### Problem details
Give the number of lines in the records below that include "iaddr". Reply with that number alone.

### Source information
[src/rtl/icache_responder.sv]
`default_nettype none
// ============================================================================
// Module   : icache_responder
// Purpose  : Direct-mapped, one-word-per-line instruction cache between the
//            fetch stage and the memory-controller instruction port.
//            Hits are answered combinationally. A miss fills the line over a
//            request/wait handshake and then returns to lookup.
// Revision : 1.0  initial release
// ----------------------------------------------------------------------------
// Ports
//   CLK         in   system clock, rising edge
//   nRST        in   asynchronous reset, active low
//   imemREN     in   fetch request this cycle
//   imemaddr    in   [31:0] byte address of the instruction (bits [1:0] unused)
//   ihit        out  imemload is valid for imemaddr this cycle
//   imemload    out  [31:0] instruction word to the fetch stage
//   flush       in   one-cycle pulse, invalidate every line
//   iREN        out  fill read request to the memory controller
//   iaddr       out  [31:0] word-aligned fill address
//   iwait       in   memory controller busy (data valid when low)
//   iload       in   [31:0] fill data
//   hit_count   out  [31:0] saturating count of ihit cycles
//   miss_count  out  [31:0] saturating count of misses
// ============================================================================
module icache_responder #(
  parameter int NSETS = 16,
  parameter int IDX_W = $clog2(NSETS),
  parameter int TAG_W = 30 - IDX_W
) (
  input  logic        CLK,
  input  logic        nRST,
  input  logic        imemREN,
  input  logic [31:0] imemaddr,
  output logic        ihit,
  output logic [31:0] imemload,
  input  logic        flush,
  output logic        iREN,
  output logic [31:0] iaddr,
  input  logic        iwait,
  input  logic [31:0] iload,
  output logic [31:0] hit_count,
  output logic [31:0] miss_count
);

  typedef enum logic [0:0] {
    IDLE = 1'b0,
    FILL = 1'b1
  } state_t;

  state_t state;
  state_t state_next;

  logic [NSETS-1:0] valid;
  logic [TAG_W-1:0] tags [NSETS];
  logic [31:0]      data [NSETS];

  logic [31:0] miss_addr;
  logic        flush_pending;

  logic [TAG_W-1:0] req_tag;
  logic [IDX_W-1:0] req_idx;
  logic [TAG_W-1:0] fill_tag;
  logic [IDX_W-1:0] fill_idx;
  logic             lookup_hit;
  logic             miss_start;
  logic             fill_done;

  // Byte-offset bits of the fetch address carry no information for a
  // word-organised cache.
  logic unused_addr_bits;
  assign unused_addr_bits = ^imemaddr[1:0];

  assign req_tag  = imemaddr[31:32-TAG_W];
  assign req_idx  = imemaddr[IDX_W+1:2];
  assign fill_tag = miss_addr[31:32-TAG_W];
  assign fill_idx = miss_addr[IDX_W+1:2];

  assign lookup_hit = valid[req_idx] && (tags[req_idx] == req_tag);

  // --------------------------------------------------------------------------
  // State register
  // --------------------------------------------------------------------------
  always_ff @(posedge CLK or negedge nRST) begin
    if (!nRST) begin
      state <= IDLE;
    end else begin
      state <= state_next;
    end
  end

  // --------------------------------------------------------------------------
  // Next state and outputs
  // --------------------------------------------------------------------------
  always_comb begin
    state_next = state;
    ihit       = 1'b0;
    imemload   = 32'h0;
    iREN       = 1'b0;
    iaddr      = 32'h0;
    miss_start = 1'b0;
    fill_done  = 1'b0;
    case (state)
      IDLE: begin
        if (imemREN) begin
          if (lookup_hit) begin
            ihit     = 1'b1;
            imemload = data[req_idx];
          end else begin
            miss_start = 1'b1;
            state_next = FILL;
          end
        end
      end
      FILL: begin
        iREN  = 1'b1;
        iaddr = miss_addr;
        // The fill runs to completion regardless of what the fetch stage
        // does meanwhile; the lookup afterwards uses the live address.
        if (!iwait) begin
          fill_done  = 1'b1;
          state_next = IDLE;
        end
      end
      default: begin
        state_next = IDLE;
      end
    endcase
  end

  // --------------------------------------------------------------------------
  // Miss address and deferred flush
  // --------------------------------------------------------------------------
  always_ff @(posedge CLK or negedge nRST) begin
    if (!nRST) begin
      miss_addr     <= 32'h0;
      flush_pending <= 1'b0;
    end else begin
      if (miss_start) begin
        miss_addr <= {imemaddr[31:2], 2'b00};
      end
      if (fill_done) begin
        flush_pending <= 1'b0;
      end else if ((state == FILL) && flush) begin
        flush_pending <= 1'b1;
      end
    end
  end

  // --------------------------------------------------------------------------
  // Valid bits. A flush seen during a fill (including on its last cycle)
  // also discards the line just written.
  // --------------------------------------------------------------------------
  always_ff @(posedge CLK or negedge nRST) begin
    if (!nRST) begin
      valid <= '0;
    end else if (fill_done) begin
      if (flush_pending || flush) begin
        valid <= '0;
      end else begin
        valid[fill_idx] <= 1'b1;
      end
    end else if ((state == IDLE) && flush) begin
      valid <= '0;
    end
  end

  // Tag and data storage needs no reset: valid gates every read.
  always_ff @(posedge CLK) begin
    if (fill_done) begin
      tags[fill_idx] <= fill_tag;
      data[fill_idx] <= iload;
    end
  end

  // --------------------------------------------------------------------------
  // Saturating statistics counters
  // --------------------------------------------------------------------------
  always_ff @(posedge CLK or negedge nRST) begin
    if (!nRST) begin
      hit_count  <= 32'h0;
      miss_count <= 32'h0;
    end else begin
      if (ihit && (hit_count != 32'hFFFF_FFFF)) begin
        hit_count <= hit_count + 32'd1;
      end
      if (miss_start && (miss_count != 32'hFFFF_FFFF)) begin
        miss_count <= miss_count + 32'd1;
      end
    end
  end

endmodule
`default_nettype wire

...

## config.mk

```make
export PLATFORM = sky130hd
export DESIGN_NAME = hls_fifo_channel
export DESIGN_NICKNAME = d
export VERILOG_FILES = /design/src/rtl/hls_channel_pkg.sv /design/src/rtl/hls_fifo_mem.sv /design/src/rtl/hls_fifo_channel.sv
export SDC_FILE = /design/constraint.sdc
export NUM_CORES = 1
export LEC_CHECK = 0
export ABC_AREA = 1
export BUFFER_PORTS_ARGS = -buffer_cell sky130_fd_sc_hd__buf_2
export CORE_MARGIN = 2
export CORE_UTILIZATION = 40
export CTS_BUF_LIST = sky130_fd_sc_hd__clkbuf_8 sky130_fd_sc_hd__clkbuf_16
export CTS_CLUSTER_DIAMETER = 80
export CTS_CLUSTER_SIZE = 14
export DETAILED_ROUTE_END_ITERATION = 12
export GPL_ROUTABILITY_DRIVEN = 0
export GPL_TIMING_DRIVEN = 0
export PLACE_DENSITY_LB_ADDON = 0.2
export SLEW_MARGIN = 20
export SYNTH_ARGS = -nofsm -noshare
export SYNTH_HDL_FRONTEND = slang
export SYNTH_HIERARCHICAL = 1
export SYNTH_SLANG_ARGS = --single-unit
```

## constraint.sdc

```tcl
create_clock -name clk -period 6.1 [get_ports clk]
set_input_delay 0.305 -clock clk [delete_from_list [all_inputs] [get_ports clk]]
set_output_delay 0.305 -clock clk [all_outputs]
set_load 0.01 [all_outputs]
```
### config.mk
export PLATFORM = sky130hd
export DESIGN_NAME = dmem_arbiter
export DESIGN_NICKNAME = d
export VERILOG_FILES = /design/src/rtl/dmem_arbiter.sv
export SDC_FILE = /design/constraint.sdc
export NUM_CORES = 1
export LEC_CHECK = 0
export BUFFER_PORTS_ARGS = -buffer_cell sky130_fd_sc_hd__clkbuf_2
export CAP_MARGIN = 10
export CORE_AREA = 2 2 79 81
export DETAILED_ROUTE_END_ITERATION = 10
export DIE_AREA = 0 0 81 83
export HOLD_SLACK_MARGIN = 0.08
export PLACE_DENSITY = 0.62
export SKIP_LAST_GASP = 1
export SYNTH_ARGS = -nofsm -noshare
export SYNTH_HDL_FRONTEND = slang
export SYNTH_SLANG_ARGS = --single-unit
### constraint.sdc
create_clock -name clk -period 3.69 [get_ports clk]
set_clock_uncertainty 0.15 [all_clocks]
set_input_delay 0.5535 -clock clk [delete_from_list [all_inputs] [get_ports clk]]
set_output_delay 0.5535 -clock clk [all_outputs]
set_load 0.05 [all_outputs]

...

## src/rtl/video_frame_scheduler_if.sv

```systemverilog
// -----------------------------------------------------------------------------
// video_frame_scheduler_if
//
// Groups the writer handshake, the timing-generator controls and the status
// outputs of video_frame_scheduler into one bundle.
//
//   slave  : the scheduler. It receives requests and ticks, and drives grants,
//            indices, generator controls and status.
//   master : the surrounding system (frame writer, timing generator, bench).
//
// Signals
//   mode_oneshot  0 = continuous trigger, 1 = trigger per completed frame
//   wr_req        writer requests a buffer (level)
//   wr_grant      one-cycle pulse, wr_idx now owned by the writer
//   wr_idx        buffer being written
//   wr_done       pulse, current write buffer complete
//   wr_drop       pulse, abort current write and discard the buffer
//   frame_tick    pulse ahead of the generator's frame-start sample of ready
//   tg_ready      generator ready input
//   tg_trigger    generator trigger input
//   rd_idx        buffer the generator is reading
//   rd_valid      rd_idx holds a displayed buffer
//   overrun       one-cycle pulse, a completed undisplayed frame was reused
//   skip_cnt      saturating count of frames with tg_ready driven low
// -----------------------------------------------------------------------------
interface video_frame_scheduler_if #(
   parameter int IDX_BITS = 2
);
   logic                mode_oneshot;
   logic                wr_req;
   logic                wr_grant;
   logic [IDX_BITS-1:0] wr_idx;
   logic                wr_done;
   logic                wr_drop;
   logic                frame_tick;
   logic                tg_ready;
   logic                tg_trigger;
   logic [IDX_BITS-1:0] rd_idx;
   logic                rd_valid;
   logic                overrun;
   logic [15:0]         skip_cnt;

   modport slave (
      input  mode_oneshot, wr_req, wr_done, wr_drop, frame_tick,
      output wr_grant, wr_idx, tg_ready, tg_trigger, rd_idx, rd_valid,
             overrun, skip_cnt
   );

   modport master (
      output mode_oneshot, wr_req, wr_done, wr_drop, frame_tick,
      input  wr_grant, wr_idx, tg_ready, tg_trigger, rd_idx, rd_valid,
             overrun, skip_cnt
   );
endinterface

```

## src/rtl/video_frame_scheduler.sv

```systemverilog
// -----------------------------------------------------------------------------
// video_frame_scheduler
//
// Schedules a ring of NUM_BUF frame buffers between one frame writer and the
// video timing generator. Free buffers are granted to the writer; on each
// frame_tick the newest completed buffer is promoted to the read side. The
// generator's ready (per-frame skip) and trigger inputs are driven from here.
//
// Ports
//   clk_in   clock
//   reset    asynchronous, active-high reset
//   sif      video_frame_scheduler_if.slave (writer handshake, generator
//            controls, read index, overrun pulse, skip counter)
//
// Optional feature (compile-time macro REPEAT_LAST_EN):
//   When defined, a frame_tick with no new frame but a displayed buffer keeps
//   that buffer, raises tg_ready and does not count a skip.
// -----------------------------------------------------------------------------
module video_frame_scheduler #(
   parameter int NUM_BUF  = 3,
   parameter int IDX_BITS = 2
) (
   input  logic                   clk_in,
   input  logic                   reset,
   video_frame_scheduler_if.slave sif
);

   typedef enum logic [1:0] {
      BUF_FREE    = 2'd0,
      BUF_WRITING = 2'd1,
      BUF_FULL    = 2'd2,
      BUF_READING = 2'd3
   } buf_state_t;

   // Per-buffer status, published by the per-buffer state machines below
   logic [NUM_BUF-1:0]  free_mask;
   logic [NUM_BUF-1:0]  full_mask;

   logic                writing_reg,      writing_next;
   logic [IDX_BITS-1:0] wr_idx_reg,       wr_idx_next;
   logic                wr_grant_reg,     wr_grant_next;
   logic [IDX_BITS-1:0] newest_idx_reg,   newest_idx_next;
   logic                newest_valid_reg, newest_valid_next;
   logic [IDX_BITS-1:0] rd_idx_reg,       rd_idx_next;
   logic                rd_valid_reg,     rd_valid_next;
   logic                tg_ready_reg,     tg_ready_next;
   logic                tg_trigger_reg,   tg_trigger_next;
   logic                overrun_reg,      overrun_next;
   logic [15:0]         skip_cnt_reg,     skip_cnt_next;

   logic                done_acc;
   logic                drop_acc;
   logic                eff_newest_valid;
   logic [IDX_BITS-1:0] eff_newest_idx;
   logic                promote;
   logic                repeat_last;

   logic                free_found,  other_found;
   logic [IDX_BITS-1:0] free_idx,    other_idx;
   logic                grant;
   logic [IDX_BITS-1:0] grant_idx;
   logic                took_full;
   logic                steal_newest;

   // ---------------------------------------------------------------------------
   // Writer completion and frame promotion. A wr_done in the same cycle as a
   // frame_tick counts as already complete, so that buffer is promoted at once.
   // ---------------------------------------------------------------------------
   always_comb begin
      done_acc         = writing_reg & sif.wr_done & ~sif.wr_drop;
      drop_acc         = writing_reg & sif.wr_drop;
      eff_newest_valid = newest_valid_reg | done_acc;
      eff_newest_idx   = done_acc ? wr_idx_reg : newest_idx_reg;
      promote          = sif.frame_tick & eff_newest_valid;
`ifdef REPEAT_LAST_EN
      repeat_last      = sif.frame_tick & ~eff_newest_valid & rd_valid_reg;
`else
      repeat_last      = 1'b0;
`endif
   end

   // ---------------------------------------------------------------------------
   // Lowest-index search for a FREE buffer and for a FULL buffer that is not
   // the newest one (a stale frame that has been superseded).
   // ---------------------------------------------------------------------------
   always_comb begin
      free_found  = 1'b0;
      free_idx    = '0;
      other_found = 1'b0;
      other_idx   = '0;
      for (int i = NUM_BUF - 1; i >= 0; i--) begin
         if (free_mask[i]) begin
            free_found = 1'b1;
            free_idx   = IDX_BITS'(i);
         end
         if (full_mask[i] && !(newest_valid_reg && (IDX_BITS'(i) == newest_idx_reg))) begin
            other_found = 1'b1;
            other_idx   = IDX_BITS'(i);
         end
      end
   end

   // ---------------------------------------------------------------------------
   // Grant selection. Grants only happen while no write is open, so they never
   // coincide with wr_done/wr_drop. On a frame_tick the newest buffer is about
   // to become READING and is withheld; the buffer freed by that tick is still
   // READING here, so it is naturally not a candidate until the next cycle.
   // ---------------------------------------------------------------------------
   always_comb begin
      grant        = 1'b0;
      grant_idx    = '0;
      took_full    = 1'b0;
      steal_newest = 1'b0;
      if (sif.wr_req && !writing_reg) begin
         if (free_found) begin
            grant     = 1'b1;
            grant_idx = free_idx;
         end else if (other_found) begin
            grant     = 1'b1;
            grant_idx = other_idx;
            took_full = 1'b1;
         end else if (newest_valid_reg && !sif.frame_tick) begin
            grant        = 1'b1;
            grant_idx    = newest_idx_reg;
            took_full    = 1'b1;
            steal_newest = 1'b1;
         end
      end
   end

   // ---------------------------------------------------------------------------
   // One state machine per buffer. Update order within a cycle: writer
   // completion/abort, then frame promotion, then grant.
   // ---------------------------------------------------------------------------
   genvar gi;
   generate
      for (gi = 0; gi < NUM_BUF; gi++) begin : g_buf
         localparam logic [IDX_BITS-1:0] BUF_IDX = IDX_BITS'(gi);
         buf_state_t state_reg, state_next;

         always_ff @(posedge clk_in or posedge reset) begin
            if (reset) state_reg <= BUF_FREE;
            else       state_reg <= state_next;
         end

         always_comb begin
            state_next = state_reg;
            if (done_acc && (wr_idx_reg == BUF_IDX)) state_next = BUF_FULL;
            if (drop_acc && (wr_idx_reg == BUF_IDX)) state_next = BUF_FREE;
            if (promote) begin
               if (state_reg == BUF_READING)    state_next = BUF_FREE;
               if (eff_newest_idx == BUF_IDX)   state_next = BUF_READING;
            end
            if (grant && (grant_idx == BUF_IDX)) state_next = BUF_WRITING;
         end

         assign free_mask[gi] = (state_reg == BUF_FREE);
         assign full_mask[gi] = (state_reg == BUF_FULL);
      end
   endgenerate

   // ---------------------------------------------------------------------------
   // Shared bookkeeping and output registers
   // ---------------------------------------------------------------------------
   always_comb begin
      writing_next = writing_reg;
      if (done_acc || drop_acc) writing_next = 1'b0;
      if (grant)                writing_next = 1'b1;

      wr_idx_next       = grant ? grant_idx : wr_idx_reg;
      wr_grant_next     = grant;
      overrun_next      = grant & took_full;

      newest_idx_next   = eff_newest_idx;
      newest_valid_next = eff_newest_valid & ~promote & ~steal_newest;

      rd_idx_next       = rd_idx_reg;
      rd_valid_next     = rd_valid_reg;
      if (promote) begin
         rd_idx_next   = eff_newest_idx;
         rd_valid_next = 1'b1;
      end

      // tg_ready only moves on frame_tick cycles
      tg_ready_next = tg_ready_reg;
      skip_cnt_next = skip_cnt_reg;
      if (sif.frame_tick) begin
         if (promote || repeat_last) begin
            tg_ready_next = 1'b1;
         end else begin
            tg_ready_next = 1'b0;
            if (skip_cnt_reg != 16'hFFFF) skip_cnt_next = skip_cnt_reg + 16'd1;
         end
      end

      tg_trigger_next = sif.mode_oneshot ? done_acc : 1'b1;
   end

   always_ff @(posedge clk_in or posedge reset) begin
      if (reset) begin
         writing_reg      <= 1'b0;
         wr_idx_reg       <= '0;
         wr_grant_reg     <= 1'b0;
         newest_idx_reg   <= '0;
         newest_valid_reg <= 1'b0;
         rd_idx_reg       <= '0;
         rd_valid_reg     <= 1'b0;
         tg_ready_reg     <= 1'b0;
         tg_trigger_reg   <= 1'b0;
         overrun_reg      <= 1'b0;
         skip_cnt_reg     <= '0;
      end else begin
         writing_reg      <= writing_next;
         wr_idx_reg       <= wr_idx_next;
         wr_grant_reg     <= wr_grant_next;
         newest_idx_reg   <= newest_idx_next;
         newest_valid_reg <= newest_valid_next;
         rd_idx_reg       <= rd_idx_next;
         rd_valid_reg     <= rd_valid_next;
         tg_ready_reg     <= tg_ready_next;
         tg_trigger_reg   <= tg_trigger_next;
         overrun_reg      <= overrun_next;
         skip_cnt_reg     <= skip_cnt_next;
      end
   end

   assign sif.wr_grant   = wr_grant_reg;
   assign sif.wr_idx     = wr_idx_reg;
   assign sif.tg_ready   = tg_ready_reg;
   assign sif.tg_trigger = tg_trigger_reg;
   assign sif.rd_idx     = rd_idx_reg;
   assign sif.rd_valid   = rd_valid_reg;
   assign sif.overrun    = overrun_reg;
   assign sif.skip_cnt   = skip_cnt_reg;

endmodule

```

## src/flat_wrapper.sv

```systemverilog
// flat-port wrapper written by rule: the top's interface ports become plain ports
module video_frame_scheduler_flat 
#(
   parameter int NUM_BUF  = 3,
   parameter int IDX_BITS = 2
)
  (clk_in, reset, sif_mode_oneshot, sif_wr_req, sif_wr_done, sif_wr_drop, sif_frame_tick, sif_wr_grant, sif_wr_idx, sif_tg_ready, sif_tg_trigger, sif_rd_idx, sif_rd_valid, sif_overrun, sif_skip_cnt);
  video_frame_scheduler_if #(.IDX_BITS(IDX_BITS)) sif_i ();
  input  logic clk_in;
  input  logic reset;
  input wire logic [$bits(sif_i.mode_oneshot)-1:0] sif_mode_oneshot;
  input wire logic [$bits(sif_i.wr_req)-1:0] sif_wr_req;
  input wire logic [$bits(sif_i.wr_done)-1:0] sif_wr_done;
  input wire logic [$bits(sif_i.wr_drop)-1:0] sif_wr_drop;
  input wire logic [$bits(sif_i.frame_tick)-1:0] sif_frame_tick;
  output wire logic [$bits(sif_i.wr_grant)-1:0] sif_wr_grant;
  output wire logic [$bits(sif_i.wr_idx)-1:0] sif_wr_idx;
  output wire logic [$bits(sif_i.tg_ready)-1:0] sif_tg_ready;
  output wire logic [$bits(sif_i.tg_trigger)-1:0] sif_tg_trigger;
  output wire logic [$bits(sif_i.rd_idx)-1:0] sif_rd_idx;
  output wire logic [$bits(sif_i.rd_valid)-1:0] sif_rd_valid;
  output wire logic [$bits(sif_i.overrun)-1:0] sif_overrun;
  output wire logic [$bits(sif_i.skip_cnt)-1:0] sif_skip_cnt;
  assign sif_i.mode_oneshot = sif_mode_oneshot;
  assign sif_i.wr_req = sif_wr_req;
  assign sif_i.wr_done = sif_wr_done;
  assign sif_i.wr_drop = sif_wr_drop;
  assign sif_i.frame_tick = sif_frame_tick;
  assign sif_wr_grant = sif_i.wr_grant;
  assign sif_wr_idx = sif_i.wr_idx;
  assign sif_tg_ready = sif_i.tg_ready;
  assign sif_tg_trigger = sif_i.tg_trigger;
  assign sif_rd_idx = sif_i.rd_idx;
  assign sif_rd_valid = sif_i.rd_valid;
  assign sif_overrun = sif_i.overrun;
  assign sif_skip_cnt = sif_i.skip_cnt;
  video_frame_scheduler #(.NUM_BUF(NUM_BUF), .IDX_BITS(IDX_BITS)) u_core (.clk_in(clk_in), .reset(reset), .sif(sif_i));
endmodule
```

### Exercise solution
4